# **07 - LLM Evaluation**

In this hands-on work, we are going to **evaluate a finetuned model for assistance**.  
The foundation model is **phi-2** and the **dataset used for finetuning is Bitext** (https://huggingface.co/datasets/bitext/Bitext-customer-support-llm-chatbot-training-dataset). The model has been trained over **3 epochs in the same way as you did on the first day as part of the `roleplay`**.

To perform this evaluation, we will need to **create an evaluation dataset**. The dataset will be of the "supervised" type, with a **prompt as input and the expected response as output**.  
We'll see how this can be constructed from our data. Then we'll choose a **few metrics** and **write our evaluation loop**. 

**Note:** to simplify this evaluation, we will not be using an LLM-assisted metric for this practical work. These metrics could of course be used here.

**Uncomment the following cell for Jean-Zay only** (no internet access)

In [None]:
# import os

# cache_path = os.environ['WORK'] + "/cache_spellm"
# os.environ['TRANSFORMERS_CACHE'] = cache_path
# os.environ['HF_HOME'] = cache_path
# os.environ['HF_DATASETS_CACHE'] = cache_path
# os.environ['TORCH_HOME'] = cache_path

In [None]:
import os
import random
import json
import pandas as pd
from pathlib import Path

import datasets
import torch
from bert_score import BERTScorer
from detoxify import Detoxify
from torch.utils.data import DataLoader, Dataset, IterableDataset
from torchmetrics import Metric
from tqdm.notebook import tqdm
from torchmetrics.text import CHRFScore, BERTScore
from utils import seed_everything, write_results_to_file
from vllm import LLM, SamplingParams
from langchain.prompts import PromptTemplate
from jupyterquiz import display_quiz


quiz_path = Path("./quiz/evaluation.json")
quiz = json.loads(quiz_path.read_text())

DSDIR = Path(os.environ["DSDIR"])
DATASET_PATH = DSDIR / "HuggingFace/bitext/Bitext-customer-support-llm-chatbot-training-dataset"
os.environ['TOKENIZERS_PARALLELISM'] = 'false'
seed_everything(53)

**Path of the evaluated model:**

In [None]:
MODEL_PATH = Path(DSDIR / "data_spellm/finetuned-phi-2")  # finetuned

---

## **Discover the dataset**

The `Bitext` dataset is a question and answer dataset for developing virtual assistants.  
Each element is in particuliar composed of:
- `instruction`: a user request from the Customer Service domain,
- `category`: the type of request (for example: ORDER, REFUND...),
- `item`: a more precise sub-category (for example: cancel_order, change_order or place_order for ORDER),
- `response`: an example expected response from the virtual assistant.

In [None]:
dataset = datasets.load_dataset(str(DATASET_PATH))['train'].select(range(20000))  # We select the first 20,000 elements of the dataset.
dataset

We split our train/test set.

In [None]:
dataset = dataset.train_test_split(train_size=0.95)

In [None]:
# Use this cell to answer the following question

In [None]:
display_quiz([quiz[2]])

In [None]:
test_dataset = dataset["test"]

print(f"The dataset contains {len(test_dataset)} samples.")

It is important to note that for the training, **the same training set was used (same seed).
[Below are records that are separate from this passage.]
File: src/rtl/g2sr_pkg.sv
package g2sr_pkg;

    localparam int unsigned PHY_AW  = 16;
    localparam int unsigned PHY_DW  = 16;
    localparam int unsigned TRAIN_W = 6;

    localparam logic [PHY_AW-1:0] RXSTAT_ADDR = 16'h100D;
    localparam logic [PHY_AW-1:0] RXOVRD_ADDR = 16'h1005;

    localparam int unsigned RXVALID_BIT  = 0;
    localparam int unsigned OVRD_DEN_BIT = 5;
    localparam int unsigned OVRD_PLL_BIT = 3;

    localparam logic [TRAIN_W-1:0] TRAIN_RCVRLOCK = 6'h0D;

    typedef enum logic [1:0] {
        CHK_OK        = 2'd0,
        CHK_RETRY     = 2'd1,
        CHK_RECOVERED = 2'd2,
        CHK_ERROR     = 2'd3
    } chk_status_e;

    typedef enum logic [2:0] {
        SQ_IDLE,
        SQ_RXSTAT,
        SQ_OVR_RD1,
        SQ_OVR_WR1,
        SQ_HOLD,
        SQ_OVR_RD2,
        SQ_OVR_WR2
    } seq_state_e;

    typedef struct packed {
        logic              we;
        logic [PHY_AW-1:0] addr;
        logic [PHY_DW-1:0] wdata;
    } phy_cmd_t;

    function automatic logic [PHY_DW-1:0] ovrd_mask();
        logic [PHY_DW-1:0] m;
        m = '0;
        m[OVRD_DEN_BIT] = 1'b1;
        m[OVRD_PLL_BIT] = 1'b1;
        return m;
    endfunction

    function automatic logic [PHY_DW-1:0] ovrd_apply(input logic [PHY_DW-1:0] v,
                                                     input logic set_bits);
        return set_bits ? (v | ovrd_mask()) : (v & ~ovrd_mask());
    endfunction

    function automatic phy_cmd_t mk_read(input logic [PHY_AW-1:0] a);
        phy_cmd_t c;
        c.we    = 1'b0;
        c.addr  = a;
        c.wdata = '0;
        return c;
    endfunction

    function automatic phy_cmd_t mk_write(input logic [PHY_AW-1:0] a,
                                          input logic [PHY_DW-1:0] d);
        phy_cmd_t c;
        c.we    = 1'b1;
        c.addr  = a;
        c.wdata = d;
        return c;
    endfunction

endpackage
Thus, our model never saw our test data.** Note that our train_test_split can be improved. In our evaluation set, we may have categories that we have never seen in the training set for example.
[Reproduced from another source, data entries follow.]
File: src/rtl/mfsr_pkg.sv
package mfsr_pkg;

    localparam int STAT_W     = 8;
    localparam int B_IFETCH   = 0;
    localparam int B_DATA     = 1;
    localparam int B_UNSTACK  = 3;
    localparam int B_STACK    = 4;
    localparam int B_AVALID   = 7;

    localparam logic [STAT_W-1:0] IMPL_MASK = 8'h9B;

    typedef struct packed {
        logic ifetch;
        logic data;
        logic stack;
        logic unstack;
    } viol_t;

    function automatic logic [STAT_W-1:0] viol_to_set(input viol_t v);
        logic [STAT_W-1:0] s;
        s = '0;
        s[B_IFETCH]  = v.ifetch;
        s[B_DATA]    = v.data;
        s[B_UNSTACK] = v.unstack;
        s[B_STACK]   = v.stack;
        s[B_AVALID]  = v.data;
        return s;
    endfunction

    function automatic logic any_viol(input viol_t v);
        return v.ifetch | v.data | v.stack | v.unstack;
    endfunction

endpackage

File: src/rtl/mfsr_status_bits.sv
module mfsr_status_bits
    import mfsr_pkg::*;
#(
    parameter int W = STAT_W,
    parameter logic [W-1:0] MASK = IMPL_MASK
) (
    input  logic         clk,
    input  logic         rst,
    input  logic [W-1:0] set_i,
    input  logic [W-1:0] clr_i,
    output logic [W-1:0] status_o
);

    logic [W-1:0] q;

    for (genvar b = 0; b < W; b++) begin : g_bit
        if (MASK[b]) begin : g_impl
            always_ff @(posedge clk) begin
                if (rst)           q[b] <= 1'b0;
                else if (set_i[b]) q[b] <= 1'b1;
                else if (clr_i[b]) q[b] <= 1'b0;
            end

            a_r5_sticky: assert property (@(posedge clk) disable iff (rst)
                (q[b] && !clr_i[b]) |=> q[b]);
            a_r5_set_wins: assert property (@(posedge clk) disable iff (rst)
                set_i[b] |=> q[b]);
        end else begin : g_rsvd
            always_comb q[b] = 1'b0;
        end
    end

    assign status_o = q;

endmodule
Take a look at some examples:

In [None]:
test_dataset[500]

---

## **Creation of the evaluation dataset**

Creating the evaluation set is a **very important step**. This evaluation set **must be similar to the scenarios encountered once they have been put into production**.  

During training, the examples were concatenated with a certain template, as follows:
```
# Category: {category}
# Intent: {intent}
<user_request>: {instruction}
<system_response>: {response}
```

For our evaluation, **we choose to assess the assistant's responses by comparing them with the given reference**.
The input will therefore take the following form:
```
# Category: {category}
# Intent: {intent}
<user_request>: {instruction}
```

For the output, we will expect the LLM to have `<system_response>:` as well as a response whose meaning is similar to the given response. The expected output will therefore be:
```
<system_response>: {response}
```

We're going to **create this PyTorch dataset**.

To complete our variables, we are going to use the `PromptTemplate` from `Langchain`. Here's how to use them:

In [None]:
# Initialize the template
test_prompt_template = PromptTemplate.from_template("""# Category: {category}
# Intent: {intent}
<user_request>: {instruction}"""
)

In [None]:
# Fill the template with `format` function
print(
    test_prompt_template.format(
        category="the category", 
        intent="the intent", 
        instruction="the instruction")
)

<hr style="border:1px solid red"> 

> <span style="color:red">**Task**:</span> Your task is to complete the code for the `EvalBitextDataset` class. It will output the input shown above and the expected answer. Do not apply tokenization.  Indeed, our model will take strings directly as input, and the metrics also need strings directly.

In [None]:
class BitextDataset(Dataset):
    def __init__(self, hf_dataset, prompt_template):
        self.hf_dataset=hf_dataset
        self.prompt_template = prompt_template

    def __len__(self):
        ############ Complete here ############
        return 
        #######################################
        
    def __getitem__(self, idx):
        """Return the input (prompt) for the model and the associated expected answer"""
        ############ Complete here ############
        element = 

        inp = 
        target=
        #######################################

        return inp, target

**Solution:**

Our evaluation dataset has now been created. We can initialize it with the following code.

In [None]:
dataset = BitextDataset(
    hf_dataset=test_dataset, 
    prompt_template=test_prompt_template)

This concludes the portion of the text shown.